El filme ilustra el conflicto de una manera tan humana y dura, que la exposición “Documentos extraviados…” parece un intento por matizar ciertas cuestiones abordadas tangencialmente, pero que no escaparon al espectador avisado. Por otra parte, informaciones complementarias sugieren que no todos los pacientes inscritos en el programa fueron víctimas directas o indirectas del accidente nuclear. En medio del fervor solidario, se hizo una recogida masiva de potenciales afectados por la radioactividad, y a Cuba arribaron lo mismo pacientes con enfermedades hematológicas y tumores malignos, que personas con problemas estomatológicos corrientes.
Una cantidad ingente de recursos materiales, entre ellos un hospital nuevo, construido en la antigua “Ciudad de los Pioneros José Martí” (Tarará), fue puesta a disposición de los damnificados. En pleno Período Especial, cuando no quedó un solo hogar al abrigo de la escasez, los pacientes de Chernóbil gozaron de una alimentación balanceada (además de helados, yogurt, gelatina), y a las quinceañeras les celebraban fiestas colectivas. No había combustible para el transporte público, pero los pequeños eran trasladados en ómnibus hacia y desde enclaves culturales de La Habana; actividad recreativa e instructiva que influía benéficamente en su recuperación.
Los pioneros cubanos, en cambio, nunca más vieron los sabrosos masarreales ni el refresco de piña en horario de merienda. Tomaban la leche aguada y se empujaban un repugnante almuerzo de arroz salpicado de gorgojos, frijoles como balines de bicicleta, y aquel fish steak que no tenía mal sabor; pero de vez en cuando traía una cucarachita dentro.
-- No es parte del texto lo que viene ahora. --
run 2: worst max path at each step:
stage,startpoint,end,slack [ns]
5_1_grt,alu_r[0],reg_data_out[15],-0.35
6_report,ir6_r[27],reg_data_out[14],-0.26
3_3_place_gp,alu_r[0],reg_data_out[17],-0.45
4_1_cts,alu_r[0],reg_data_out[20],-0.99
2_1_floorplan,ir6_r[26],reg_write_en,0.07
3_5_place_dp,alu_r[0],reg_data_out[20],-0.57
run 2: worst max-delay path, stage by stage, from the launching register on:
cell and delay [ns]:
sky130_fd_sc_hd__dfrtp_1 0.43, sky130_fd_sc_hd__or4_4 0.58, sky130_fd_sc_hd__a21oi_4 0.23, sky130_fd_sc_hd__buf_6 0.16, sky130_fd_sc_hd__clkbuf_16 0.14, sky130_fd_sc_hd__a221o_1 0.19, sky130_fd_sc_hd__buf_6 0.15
<file path="config.mk">
export PLATFORM = sky130hd
export DESIGN_NAME = usb_tx_pkt
export DESIGN_NICKNAME = d
export VERILOG_FILES = /design/src/rtl/usb_tx_pkt.sv
export SDC_FILE = /design/constraint.sdc
export NUM_CORES = 1
export LEC_CHECK = 0
export ABC_AREA = 1
export ABC_CLOCK_PERIOD_IN_PS = 1500
export CORE_ASPECT_RATIO = 2
export CORE_UTILIZATION = 49
export CTS_BUF_LIST = sky130_fd_sc_hd__clkbuf_8
export DETAILED_ROUTE_END_ITERATION = 7
export HOLD_SLACK_MARGIN = 0.06
export PLACE_DENSITY = 0.79
export SKIP_LAST_GASP = 1
export SYNTH_ARGS = -nofsm -noshare
export SYNTH_HDL_FRONTEND = slang
export SYNTH_SLANG_ARGS = --single-unit
</file>
<file path="constraint.sdc">
create_clock -name clk -period 1.5 [get_ports clk]
set_input_delay 0.225 -clock clk [delete_from_list [all_inputs] [get_ports clk]]
set_output_delay 0.225 -clock clk [all_outputs]
set_load 0.03 [all_outputs]
</file>
<file path="src/rtl/usb_tx_pkt.sv">
// usb_tx_pkt: arbitrates handshake and data requesters, sequencing PID, payload and CRC16 bytes into the USB byte sender
module usb_tx_pkt #(
  parameter int MAX_LEN = 8
) (
  input  logic       clk,
  input  logic       reset,
  input  logic       hs_req,
  input  logic [3:0] hs_pid,
  output logic       hs_done,
  input  logic       dat_req,
  input  logic [3:0] dat_pid,
  input  logic [3:0] dat_len,
  input  logic [7:0] dat_byte,
  output logic       dat_rd,
  output logic       dat_done,
  output logic [7:0] tx_data,
  output logic       tx_valid,
  input  logic       tx_ready,
  input  logic       tx_active
);
  typedef enum logic [2:0] {IDLE, PID, PAYLOAD, CRC_LO, CRC_HI, LAST, EOP, DONE} state_t;
  localparam logic [3:0] MAX = 4'(MAX_LEN);
  state_t state, state_n;
  logic [3:0] pid, len, cnt;
  logic [15:0] crc;
  logic is_hs, act_q, grant;
  logic [3:0] len_c;
  assign grant = state == IDLE && (hs_req || dat_req);
  assign len_c = dat_len > MAX ? MAX : dat_len;
  function automatic logic [15:0] crc16_byte(input logic [15:0] c, input logic [7:0] d);
    logic [15:0] r;
    r = c;
    for (int i = 0; i < 8; i++) r = (r[0] ^ d[i]) ? ((r >> 1) ^ 16'hA001) : (r >> 1);
    return r;
  endfunction
  // state register
  always_ff @(posedge clk)
    if (reset) state <= IDLE;
    else state <= state_n;
  // next state, byte mux, consume strobe and completion pulses
  always_comb begin
    state_n = state;
    tx_data = 8'h00;
    dat_rd = 1'b0;
    hs_done = 1'b0;
    dat_done = 1'b0;
    case (state)
      IDLE:    state_n = grant ? PID : IDLE;
      PID: begin
        tx_data = {~pid, pid};
        if (tx_ready) state_n = is_hs ? LAST : (len == 4'd0 ? CRC_LO : PAYLOAD);
      end
      PAYLOAD: begin
        tx_data = dat_byte;
        dat_rd = tx_ready;
        if (tx_ready && cnt + 4'd1 == len) state_n = CRC_LO;
      end
      CRC_LO: begin
        tx_data = ~crc[7:0];
        if (tx_ready) state_n = CRC_HI;
      end
      CRC_HI: begin
        tx_data = ~crc[15:8];
        if (tx_ready) state_n = LAST;
      end
      LAST:    state_n = tx_ready ? EOP : LAST;
      EOP:     state_n = (act_q && !tx_active) ? DONE : EOP;
      DONE: begin
        hs_done = is_hs;
        dat_done = !is_hs;
        state_n = IDLE;
      end
    endcase
  end
  // grant capture, CRC accumulation, byte count and the sender valid line
  always_ff @(posedge clk)
    if (reset) begin
      tx_valid <= 1'b0;
      crc <= 16'hFFFF;
      cnt <= 4'd0;
      pid <= 4'd0;
      len <= 4'd0;
      is_hs <= 1'b0;
      act_q <= 1'b0;
    end else begin
      act_q <= tx_active;
      if (grant) begin
        is_hs <= hs_req;
        pid <= hs_req ? hs_pid : dat_pid;
        len <= hs_req ? 4'd0 : len_c;
        crc <= 16'hFFFF;
        cnt <= 4'd0;
        tx_valid <= 1'b1;
      end
      if (state == PAYLOAD && tx_ready) begin
        crc <= crc16_byte(crc, dat_byte);
        cnt <= cnt + 4'd1;
      end
      if (state == LAST && tx_ready) tx_valid <= 1'b0;
    end
endmodule

</file>
# == Word level (Yosys, flattened, before mapping) ==
# Index checks and enable logic that the tools add are counted.
# classes
add_sub_neg,1
order_cmp,1
bitwise_logic,19
n_reduce_logical,13
n_eq_ne,12
n_mux,29
# ops
cell,n
2-to-1 mux 16 bit,10
one-hot mux 8 bit (4 select lines),1
NOT 2 -> 3 bit,8
one-hot mux 3 bit (8 select lines),1
2-to-1 mux 4 bit,5
NOT 8 bit,2
2-to-1 mux 3 bit,5
"equality test 3 bit, second input constant",4
"inequality test 2 bit, second input constant",4
bitwise XOR 1 bit,8
"equality test 3 x 2 -> 1 bit, second input constant",2
2-to-1 mux 1 bit,6
logical AND 1 bit,5
"adder 4 x 1 -> 4 bit, second input constant",1
equality test 4 bit,1
"greater-than comparator 4 bit, second input constant",1
zero test 4 bit,1
NOT 4 bit,1
AND reduction 4 bit,1
"equality test 3 x 1 -> 1 bit, second input constant",1
zero test 3 bit,1
zero test 1 bit,2
2-to-1 mux 2 bit,1
nonzero test 2 bit,1
other kinds (2),2
# word_totals
word_cells,83
out_inout_bits,12
regBits,34

# == Depth between registers and ports, before layout ==
# logic_depth
word_depth,17
depth_mapped,19
mapped_depth_nobuf,19

# == Worst setup path after synthesis ==
# No wires, ideal clock.
# synth_path
kind,flip-flop to output port
from,reg state[0]
to,out tx_data[0]
n_path_buf,0
setup_slack_ns,-0.287
t_required_ns,1.275
path_stages_with_launch,7
arrival_time_ns,1.562
path_cell_list,dfxtp_1 inv_1 nor2_1 inv_1 nor2_1 inv_1 o21ai_0
# synth_via
elab_chain_len,2
word_cells_on_any_way,5
# synth_rtl
element,line,source
start: declaration,23,"state_t state, state_n;"
start signal: assignment,39,else state <= state_n;
"equality test 3 bit, or another cell as far along",47,case (state)
one-hot mux 8 bit (4 select lines) *,47,
end: declaration,16,"output logic [7:0] tx_data,"
# Mark *: on every way between the ends. The rest lies on a longest branch, timed or not.

# == Worst setup path in the final report ==
# layout_path
from,reg crc[0]
to,reg crc[0]
# layout_via
elab_chain_len,17
# layout_rtl
element,line,source
start: declaration,25,logic [15:0] crc;
start signal: assignment,96,"crc <= crc16_byte(crc, dat_byte);"
bitwise XOR 1 bit,33,for (int i = 0; i < 8; i++) r = (r[0] ^ d[i]) ? ((r >> 1) ^ 16'hA001) : (r >> 1);
2-to-1 mux 16 bit,33,
bitwise XOR 1 bit,33,
2-to-1 mux 16 bit,33,
bitwise XOR 1 bit,33,
2-to-1 mux 16 bit,33,
bitwise XOR 1 bit,33,
2-to-1 mux 16 bit,33,
bitwise XOR 1 bit,33,
2-to-1 mux 16 bit,33,
bitwise XOR 1 bit,33,
2-to-1 mux 16 bit,33,
bitwise XOR 1 bit,33,
2-to-1 mux 16 bit,33,
bitwise XOR 1 bit,33,
2-to-1 mux 16 bit,33,
2-to-1 mux 16 bit,95,if (state == PAYLOAD && tx_ready) begin
# Every way passes these cells.
# A chain may end at the register's enable or synchronous reset.

==> impl_metrics.json <==
{
  "io_buffers": 37,
  "synth_warnings": 0,
  "dp.final_hpwl_mm": 4.86,
  "synthToLayoutAreaGrowth_pct": 86.3,
  "ys_seq_area_share_pct": 33.5,
  "cts.htree.levels": 2,
  "synth_ff_type": "dfxtp_1",
  "maxCapViolations": 0,
  "outcome": "finished with violations",
  "syn_area_per_cell_um2": 6.86,
  "crit_fanout": 4,
  "r2r-start": "crc[0]",
  "syn-num-nets": 323,
  "synth_top_area_share_pct": 33.5,
  "rsz0062_at_grt": "true",
  "hp-start": "hs_pid[3]",
  "core_area_mm2": 0.00392,
  "wl_met2_mm": 5.67,
  "required_ns": 1.69,
  "arrival_ns": 2.32,
  "worstReg2RegEnd": "crc[0]",
  "holdBufCountCts": 0,
  "finClkSkew_ns": 0.0239,
  "whs_path_depth": 3,
  "clkSinkCount": 34,
  "min_to": "pid[3]",
  "io_pins": 38,
  "cts_tree": "done",
  "synthCells": 296,
  "finalSetupViolCount": 39,
  "fillCellCount": 80,
  "synth_area_mm2": 0.00203,
  "grt_start_max_net_pins": 26,
  "synth_edf_count": 0,
  "worstSetupStartpointType": "flip-flop",
  "die_h_um": 93.0,
  "diodes": 0,
  "yosysUniqueCellTypes": 31,
  "finalHoldViolations": 0,
  "reg2reg_depth": 19,
  "ant_nets": 0,
  "place.gp.congestion": 0.851,
  "final.setup.tns_ns": -9.61,
  "die_width_um": 47.5,
  "min_path_type": "input pin to flip-flop",
  "yosysMostFrequentCell": "nand2_1",
  "wl_mm": 12.5,
  "worst_slack_ns": -0.637,
  "synth_top_area_cell": "dfxtp_1",
  "crit_path_end_kind": "flip-flop",
  "grt_usage_pct": 41.8,
  "antenna_found_initial": 0,
  "vias": 3327,
  "synthTopCellsByArea": "dfxtp_1 (34%), nand2_1 (11%), a21oi_1 (6.4%), o21ai_0 (6.2%), inv_1 (5.9%)",
  "ir_worst_vdd_v": 0.00145,
  "clk_pin_slew_worst_paths_ns": 0.09,
  "drive_above_1_share_pct": 50.5,
  "cts-root-buf": "clkbuf_8",
  "finalCritPeriodShare_pct": 142,
  "core.rowCount": 32,
  "ys_ff_latch": 34,
  "synth_common_cells": "nand2_1 (62), dfxtp_1 (34), inv_1 (32)",
  "failed_checks": "DRC, setup timing",
  "grt_pass1_wl_mm": 13.0,
  "clkLatencyLatePin_ns": 0.31,
  "dr_wl_met3_mm": 1.54,
  "drtPass1Iterations": 8,
  "drc": 45,
  "fin_crit_ns": 2.14,
  "avgRoutedWirePerCell_um": 27.1,
  "grt_pass1_vias": 2673,
  "overflow": 0,
  "criticalPathCategory": "flip-flop to flip-flop",
  "worst-slew-pin-transition_ns": 0.515,
  "drt-initial-drc-count": 329,
  "cts_buffer_depth": 2,
  "cts_made_buffers": 5,
  "viasPerCell": 7.19,
  "maxSlewViolCount": 0,
  "nets": 438,
  "top_layer_used": "met4",
  "utilization_pct": 96.4,
  "fmax_mhz": 468,
  "p_leak_nw": 1.65,
  "powerDensity_mw_per_mm2": 1850,
  "die-area_mm2": 0.00442,
  "start_util_pct": 51.8,
  "rrSetupSlack_ns": -0.64,
  "slew_headroom_pct": 65.4,
  "wl_met1_mm": 3.55,
  "async_flop_share_pct": 0
}
[logic make-up after synthesis]
logic type / synth area share [%]
xor gates and xnor gates: 5.91
buffers and inverters: 9.98
AOI/OAI and AO/OA: 23.5
and+or+nand+nor: 26.4
DFF: 33.5
adders and majority gates: 0.616
[metal layers]
metal	vias to the layer above	global-route usage (%)
met4	0	29.0
met2	433	70.0
met5	-	0
li1	1230	-
met3	199	13.9
met1	1465	39.3
[critical path, cell delays in order, from the launching register on]
cell and delay [ns]:
dfxtp_4 0.40, inv_4 0.06, nand2_2 0.06, nand2_2 0.09, nand2_4 0.10, nand2_4 0.07, nand2_4 0.10, nand2_4 0.07
nand2_4 0.10, nand2_4 0.09, nand2_4 0.10, nand3_4 0.09, nand2_4 0.08, nand2_2 0.07, nand3_2 0.09, nand2_2 0.07
nand2_1 0.08, nand3_1 0.09, nand2_1 0.12, nand2_1 0.08
[state kept, by name, indices dropped and copies added (netlist names)]
register / cells
is_hs: 1
cnt: 4
pid: 4
state: 3
act_q: 1
crc: 16
tx_valid: 1
len: 4
[layout make-up]
| cell class | instances | area [um^2] | share of cell area (%) |
|---|---|---|---|
| timing repair inverter | 1 | 7.51 | 0.198 |
| inverter | 39 | 170 | 4.50 |
| clock inverter | 3 | 37.5 | 0.992 |
| tap | 51 | 63.8 | 1.69 |
| multi-input combinational | 213 | 1650 | 43.7 |
| timing repair buffer | 117 | 1080 | 28.5 |
| sequential | 34 | 706 | 18.7 |
| clock buffer | 5 | 68.8 | 1.82 |
[metrics by stage]
| step | instance area, um^2 | cells | power (mW) | setup slack [ns] | hold WS [ns] |
|---|---|---|---|---|---|
| 2_1_floorplan | 2080 | 296 | 2.95 | -0.109 | 0.315 |
| 3_3_place_gp | 2880 | 429 | 4.08 | -0.613 | 0.461 |
| 3_5_place_dp | 2880 | 429 | 4.13 | -0.716 | 0.472 |
| 4_1_cts | 3330 | 450 | 5.53 | -0.280 | 0.482 |
| 5_1_grt | 3780 | 463 | 7.11 | -0.683 | 0.536 |
| 6_report | 3780 | 463 | 7.00 | -0.637 | 0.507 |
[power by group]
part           switching [mW]  total [mW]  leakage (nW)  internal (mW)
Clock                   0.392       0.877        0.0607          0.485
Combinational            2.68        4.55          1.31           1.88
Sequential              0.399        1.57         0.282           1.17
Total                    3.47        7.00          1.65           3.53
[cells in the final DEF (no fill, tap or decap), types with 4 or more instances in the layout]
| master | count |
|---|---|
| buf_12 | 4 |
| dfxtp_1 | 26 |
| o21ai_0 | 12 |
| inv_4 | 4 |
| clkdlybuf4s50_1 | 22 |
| clkbuf_8 | 5 |
| nand2_4 | 12 |
| dlygate4sd2_1 | 4 |
| a31oi_1 | 4 |
| o22ai_2 | 5 |
| o21ai_2 | 5 |
| o21ai_1 | 10 |
| buf_6 | 22 |
| o22ai_4 | 5 |
| nand3_1 | 14 |
| xor2_1 | 5 |
| nand2_1 | 42 |
| nand3_2 | 5 |
| inv_2 | 7 |
| nor2_1 | 11 |
| nand3_4 | 4 |
| a21oi_1 | 14 |
| nand2_2 | 15 |
| nor2_4 | 8 |
| inv_1 | 27 |
| a21oi_2 | 11 |
| buf_4 | 64 |
| dfxtp_4 | 6 |
[worst max-delay path by stage]
stage                       endpoint  slack (ns)  cells past startpoint         from
after global placement        crc[0]       -0.61                     18  dat_byte[0]
after CTS                 tx_data[5]       -0.28                      7     state[1]
after detailed placement      crc[0]       -0.72                     18  dat_byte[0]
after floorplan               crc[0]       -0.11                     19       crc[1]
final                         crc[0]       -0.64                     19       crc[0]
after global routing          crc[0]       -0.68                     17       crc[0]
[repair_timing]
item,4_1_cts,5_1_grt
gates cloned,1,0
resized for setup,76,81
pin swaps,23,41
endpoints found under the setup margin,32,32
setup buffers,12,15
Power figures use the tool's default switching activity.
### config.mk
export PLATFORM = sky130hd
export DESIGN_NAME = tm1638_key_event_queue
export DESIGN_NICKNAME = d
export VERILOG_FILES = /design/src/rtl/tm1638_key_event_queue.sv
export SDC_FILE = /design/constraint.sdc
export NUM_CORES = 1
export LEC_CHECK = 0
export CAP_MARGIN = 20
export CELL_PAD_IN_SITES_DETAIL_PLACEMENT = 1
export CELL_PAD_IN_SITES_GLOBAL_PLACEMENT = 1
export CORE_UTILIZATION = 27
export CTS_BUF_LIST = sky130_fd_sc_hd__clkbuf_4 sky130_fd_sc_hd__clkbuf_8
export CTS_CLUSTER_DIAMETER = 200
export CTS_CLUSTER_SIZE = 30
export DETAILED_ROUTE_END_ITERATION = 7
export DONT_BUFFER_PORTS = 1
export HOLD_SLACK_MARGIN = 0.06
export PLACE_DENSITY_LB_ADDON = 0.1
export SYNTH_ARGS = -nofsm -noshare
export SYNTH_HDL_FRONTEND = slang
export SYNTH_SLANG_ARGS = --single-unit
### constraint.sdc
create_clock -name CK_i -period 6.2 [get_ports CK_i]
set_input_delay 0.62 -clock CK_i [delete_from_list [all_inputs] [get_ports CK_i]]
set_output_delay 0.62 -clock CK_i [all_outputs]
set_load 0.005 [all_outputs]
La asistencia brindada a las víctimas de Chernóbil fue tan incongruente con la crisis que atravesó Cuba en esa época, que solo puede explicarse, más allá de la propaganda política sobre el asunto de la gratuidad y la vocación humanitaria, como un acto de locura; o un intento desesperado por acicalar la imagen de la revolución que se caía a pedazos. Cualquiera de las dos opciones, vale precisar, fue en detrimento de la población cubana.
En ese sentido, “Documentos extraviados…” no fue un proyecto baladí; aunque la muestra, en tanto hecho estético, no tuvo nada de especial. Su objetivo fue alabar la “generosidad” de Fidel Castro, quien dispuso a su antojo de los recursos del pueblo; y dar a entender de forma sutil que por muy espectacular que haya sido la serie de HBO, no se puede hablar de Chernóbil sin referirse también a Cuba.
Hay, no obstante, una frase puntual que se ajusta a cada plan delirante acometido por el régimen. Particularmente sobre la historia de la entrañable Ciudad Tarará, la documentación en vídeo explica que habiendo sido un balneario de la alta sociedad durante el período republicano, fue transformada por el gobierno revolucionario en recinto para el disfrute de los pioneros cubanos, que jamás regresaron allí tras la llegada de los niños de Chernóbil.
Siguiendo la historia hasta el presente, aparecen imágenes del deplorable estado de Tarará y la intención de convertirla nuevamente en balneario para turistas. “Todo lo que tuvo que pasar para que todo siga igual”, es la frase ecuménica y un tanto irónica, que encierra el costo real de aquella solidaridad suicida que pasó a la historia como “un acto de buena voluntad de parte de un líder de gran corazón”.